A través de esta carta queremos advertir a la gente y a las autoridades de un episodio vivido por nuestra hija la semana pasada, que podría haber tenido consecuencias muy graves y dolorosas. Ella llegó a la estación de Retiro alrededor de las 17, para tomar el tren, cuando un hombre le dijo que huela un perfume, para ver si le gustaba. Nuestra hija le contestó que no, que estaba apurada, y entonces el hombre le tiró el “perfume” en el brazo. Inmediatamente comenzó a sentirse muy mal, pero logró subirse al tren. Mareada, con náuseas, su malestar empeoró, y no podía hablar. Se sentía como perdida. Cuando logró hablar, llamó por teléfono. Dijo que no sabía en qué estación estaba, que tenía mucha sed. Le dijimos que pidiera ayuda a la gente del vagón. Se la oía mal. Alguien le decía que estaba en Paternal (o sea, durante cuatro estaciones no pudo hablar ni estar plenamente consciente). Enseguida, se ve que alguien oyó que se sentía mal, le dieron un asiento y la ayudaron. Finalmente llegó bien a casa.

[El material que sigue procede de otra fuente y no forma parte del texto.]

<file path="src/rtl/fetch_unit.sv">
// Instruction fetch stage: requests bytes from program memory at pc, holds
// each fetched byte in the instruction register until the decode stage takes
// it, follows redirects, and stops for good on the halt opcode.
module fetch_unit #(
  parameter logic [7:0] RESET_PC    = 8'h00,
  parameter logic [2:0] HALT_OPCODE = 3'b111
) (
  input  logic       clk,
  input  logic       rst_n,
  output logic       mem_req,
  output logic [7:0] mem_addr,
  input  logic       mem_ack,
  input  logic [7:0] mem_data,
  output logic [7:0] instruction,
  output logic       inst_valid,
  input  logic       inst_ready,
  input  logic       jump_en,
  input  logic [7:0] jump_addr,
  output logic [7:0] pc,
  output logic       halted
);

  typedef enum logic [1:0] {
    IDLE  = 2'd0,
    FETCH = 2'd1,
    HOLD  = 2'd2,
    HALT  = 2'd3
  } state_t;

  state_t     state_reg, state_next;
  logic [7:0] pc_reg, pc_next;
  logic [7:0] instr_reg, instr_next;

  // State, program counter and instruction register; reset abandons any
  // in-flight fetch or held instruction immediately.
  always_ff @(posedge clk or negedge rst_n) begin
    if (!rst_n) begin
      state_reg <= IDLE;
      pc_reg    <= RESET_PC;
      instr_reg <= 8'h00;
    end else begin
      state_reg <= state_next;
      pc_reg    <= pc_next;
      instr_reg <= instr_next;
    end
  end

  // Next-state logic: a redirect wins over ack/ready in every live state,
  // while HALT is a sink that only reset leaves.
  always_comb begin
    state_next = state_reg;
    pc_next    = pc_reg;
    instr_next = instr_reg;
    if (jump_en && (state_reg != HALT)) begin
      // Any byte arriving or held this cycle is dropped.
      pc_next    = jump_addr;
      state_next = FETCH;
    end else begin
      case (state_reg)
        IDLE: begin
          state_next = FETCH;
        end
        FETCH: begin
          if (mem_ack) begin
            instr_next = mem_data;
            pc_next    = pc_reg + 8'd1;  // wraps 8'hFF -> 8'h00
            state_next = HOLD;
          end
        end
        HOLD: begin
          if (inst_ready) begin
            state_next = (instr_reg[7:5] == HALT_OPCODE) ? HALT : FETCH;
          end
        end
        HALT: begin
          state_next = HALT;
        end
        default: begin
          state_next = IDLE;
        end
      endcase
    end
  end

  // Outputs decode from the registered state only, so none of them depend
  // combinationally on the inputs.
  assign mem_req     = (state_reg == FETCH);
  assign inst_valid  = (state_reg == HOLD);
  assign halted      = (state_reg == HALT);
  assign mem_addr    = pc_reg;
  assign pc          = pc_reg;
  assign instruction = instr_reg;

endmodule

</file>
<file path="config.mk">
export PLATFORM = sky130hd
export DESIGN_NAME = fetch_unit
export DESIGN_NICKNAME = d
export VERILOG_FILES = /design/src/rtl/fetch_unit.sv
export SDC_FILE = /design/constraint.sdc
export NUM_CORES = 1
export LEC_CHECK = 0
export BUFFER_PORTS_ARGS = -buffer_cell sky130_fd_sc_hd__buf_4
export CELL_PAD_IN_SITES_DETAIL_PLACEMENT = 1
export CELL_PAD_IN_SITES_GLOBAL_PLACEMENT = 2
export CORE_MARGIN = 2
export CORE_UTILIZATION = 25
export DETAILED_ROUTE_END_ITERATION = 6
export PLACE_DENSITY_LB_ADDON = 0.1
export SETUP_SLACK_MARGIN = 0.02
export SLEW_MARGIN = 20
export SYNTH_ARGS = -nofsm -noshare
export SYNTH_HDL_FRONTEND = slang
export SYNTH_SLANG_ARGS = --single-unit
</file>
<file path="constraint.sdc">
create_clock -name clk -period 1.95 [get_ports clk]
set_clock_uncertainty 0.2 [all_clocks]
set_input_delay 0 -clock clk [delete_from_list [all_inputs] [get_ports clk]]
set_output_delay 0 -clock clk [all_outputs]
set_load 0.02 [all_outputs]
</file>
==> flow_summary.ini <==
[run_status]
status = completed

[logic_synthesis]
synth_top_family_by_area = simple AND/OR/NAND/NOR gates
ys_seq_elements = 18
yosys_warnings = 0
synth.mux.area_fraction = 0.107
ys_types = 26
synthArstFlopShare = 1.00
netlist_area_um2 = 932
synth_nets = 106
synth_adder_area_share = 0.0134
synthCells = 84
synth_enable_flop_cells = 0
ys.flop_type = dfrtp_1
synth_compound_area_frac = 0.0792
syn_area_per_cell_um2 = 11.1
synth-xor-area-share = 0.0564
yosys.area_share.simple = 0.180
seq_area_frac_synth = 0.483

[power_and_ir_drop]
peakVddDrop_uv = 446
fin_total_pwr_mw = 1.94
power_density_mw_per_mm2 = 1230
p_leak_nw = 0.738

[cts]
clockBufferDepth = 2
cts-root-buf = clkbuf_8
cts_buffers = 3
clock-sinks = 18
clk_latency_ns = 0.25
h-tree-depth = 1
cts_tree = yes
path_clk_slew_ns = 0.07

[floorplanning]
chipWidth_um = 65.1
die_h_um = 65.1
dieArea_mm2 = 0.00423
rows = 22
ios = 48
coreArea_mm2 = 0.00363
start_util = 0.257

[setup_path]
crit_fanout = 6
r2r-start = state_reg[1]
cp-start-kind = flop
cp-startpoint = state_reg[1]
critPathTopFamily = buffers and inverters
criticalPathCategory = flop to flop
slowest_delay_ns = 0.55
worstSetupEndpointType = flop
cp.arrival_ns = 1.77
worst_ep_required_time_ns = 1.89
path_buf_inv = 1
cp_slowest_cell = dlygate4sd3_1
cp_cell_sequence = and2_1, nand2b_1, nor2_1, dlygate4sd3_1, a21oi_1

[timing]
fin_setup_tns_ns = 0
rsz0062_at_grt = false
period_needed_ns = 1.83
max_freq_mhz = 547
worst_pin_slew_ns = 0.857
maxSlewViolCount = 0
fin_crit_sh = 0.937
finalSetupViolCount = 0
finalHoldViolations = 0
maxSlewHeadroom = 0.427

[hold_path]
holdCritStartpoint = jump_addr[0]
hp-class = input port to flop

[finish]
area_growth_pct = 69.4
num_antenna_cells = 0
final_nets = 174
n_fill_cell = 402
finalNonFillerCells = 199
layout_common_cells = buf_4 (49), dlygate4sd3_1 (23), dfrtp_1 (17)
final_common_cell = buf_4
drive_gt1_frac = 0.444
seqCellArea_um2 = 452
multiInputGateArea_um2 = 407

[global_routing]
grt.total_usage = 0.125
grt_pass1_vias = 929
grt-ovfl-total = 0
grt_pass1_wl_mm = 4.08
antenna_found_initial = 0
grt_max_degree = 19

[place]
globalplace.congestion = 0.694
hpwl_mm = 1.78
port_buffers = 47
placed_cells = 172

[routing]
drcViolationCount = 0
vias_per_cell = 4.29
wirelength_mm = 2.44
ant_nets = 0
avgRoutedWirePerCell_um = 12.3
drt_first_pass_iters = 2
drtIter0Drc = 3
vias = 853

[job]
max-cap-violations = 0
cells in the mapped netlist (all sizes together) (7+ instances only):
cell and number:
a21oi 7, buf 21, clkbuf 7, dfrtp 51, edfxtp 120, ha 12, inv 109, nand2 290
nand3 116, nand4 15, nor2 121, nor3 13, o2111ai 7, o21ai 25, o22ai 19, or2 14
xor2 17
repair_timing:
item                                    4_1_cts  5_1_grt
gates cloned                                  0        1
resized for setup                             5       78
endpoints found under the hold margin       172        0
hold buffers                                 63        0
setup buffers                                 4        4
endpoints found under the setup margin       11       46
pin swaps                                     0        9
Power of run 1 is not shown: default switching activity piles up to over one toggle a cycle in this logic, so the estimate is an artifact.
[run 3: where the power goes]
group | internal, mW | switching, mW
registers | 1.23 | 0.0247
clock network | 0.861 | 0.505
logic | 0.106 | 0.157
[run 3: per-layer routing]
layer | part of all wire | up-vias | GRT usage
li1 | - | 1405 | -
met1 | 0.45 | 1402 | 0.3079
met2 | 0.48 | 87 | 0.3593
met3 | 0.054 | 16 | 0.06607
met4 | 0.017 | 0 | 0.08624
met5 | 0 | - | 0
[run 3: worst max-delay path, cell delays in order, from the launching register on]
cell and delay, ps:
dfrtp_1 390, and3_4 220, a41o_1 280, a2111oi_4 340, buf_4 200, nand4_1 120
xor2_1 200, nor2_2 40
`config.mk`:
```
export PLATFORM = sky130hd
export DESIGN_NAME = uart_mmio
export DESIGN_NICKNAME = d
export VERILOG_FILES = /design/src/rtl/uart_pkg.sv /design/src/rtl/sync_fifo.sv /design/src/rtl/uart_mmio.sv
export SDC_FILE = /design/constraint.sdc
export NUM_CORES = 1
export LEC_CHECK = 0
export ABC_AREA = 1
export CORE_MARGIN = 10
export CORE_UTILIZATION = 45
export CTS_BUF_LIST = sky130_fd_sc_hd__clkbuf_16
export DETAILED_ROUTE_END_ITERATION = 8
export PLACE_DENSITY = 0.75
export REMOVE_ABC_BUFFERS = 1
export SLEW_MARGIN = 20
export SYNTH_ARGS = -nofsm -noshare
export SYNTH_HDL_FRONTEND = slang
export SYNTH_HIERARCHICAL = 1
export SYNTH_SLANG_ARGS = --single-unit
```
`constraint.sdc`:
```
create_clock -name clk -period 3.4 [get_ports clk]
set_clock_uncertainty 0.2 [all_clocks]
set_input_delay 1.02 -clock clk [delete_from_list [all_inputs] [get_ports clk]]
set_output_delay 1.02 -clock clk [all_outputs]
set_load 0.1 [all_outputs]
```
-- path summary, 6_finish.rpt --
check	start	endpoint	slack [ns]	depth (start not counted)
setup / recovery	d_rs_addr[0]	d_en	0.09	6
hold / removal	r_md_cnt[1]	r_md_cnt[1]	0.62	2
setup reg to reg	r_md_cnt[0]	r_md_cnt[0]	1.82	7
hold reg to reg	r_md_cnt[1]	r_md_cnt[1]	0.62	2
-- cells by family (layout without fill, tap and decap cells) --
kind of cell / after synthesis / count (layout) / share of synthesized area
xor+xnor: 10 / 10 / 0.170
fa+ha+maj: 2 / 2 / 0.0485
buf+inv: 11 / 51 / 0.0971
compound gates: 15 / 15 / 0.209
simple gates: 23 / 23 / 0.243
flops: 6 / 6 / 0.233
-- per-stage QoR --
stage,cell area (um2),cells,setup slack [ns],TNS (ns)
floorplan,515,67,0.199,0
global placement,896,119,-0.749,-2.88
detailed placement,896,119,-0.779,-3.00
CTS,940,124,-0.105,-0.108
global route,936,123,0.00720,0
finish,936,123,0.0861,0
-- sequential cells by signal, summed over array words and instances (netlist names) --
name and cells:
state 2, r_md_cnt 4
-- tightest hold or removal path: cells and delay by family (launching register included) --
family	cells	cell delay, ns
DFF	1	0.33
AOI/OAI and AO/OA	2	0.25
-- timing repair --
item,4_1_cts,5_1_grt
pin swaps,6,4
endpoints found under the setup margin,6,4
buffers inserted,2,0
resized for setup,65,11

Creo que queda claro que la intención del que le tiró la sustancia era dejarla inconsciente. Esto está claramente ligado a la desaparición y a la trata de personas. Por suerte su reacción la ayudó a salir del paso.

Les pedimos a las autoridades que actúen con decisión, ya que si hay voluntad es posible identificar y desarticular estas redes de delincuentes. Nos tenemos que cuidar entre todos y, aunque nos duela, alertar a nuestros hijos, además de estar atentos y ser solidarios si vemos algo raro en la calle, en el subte, en el tren o en el colectivo.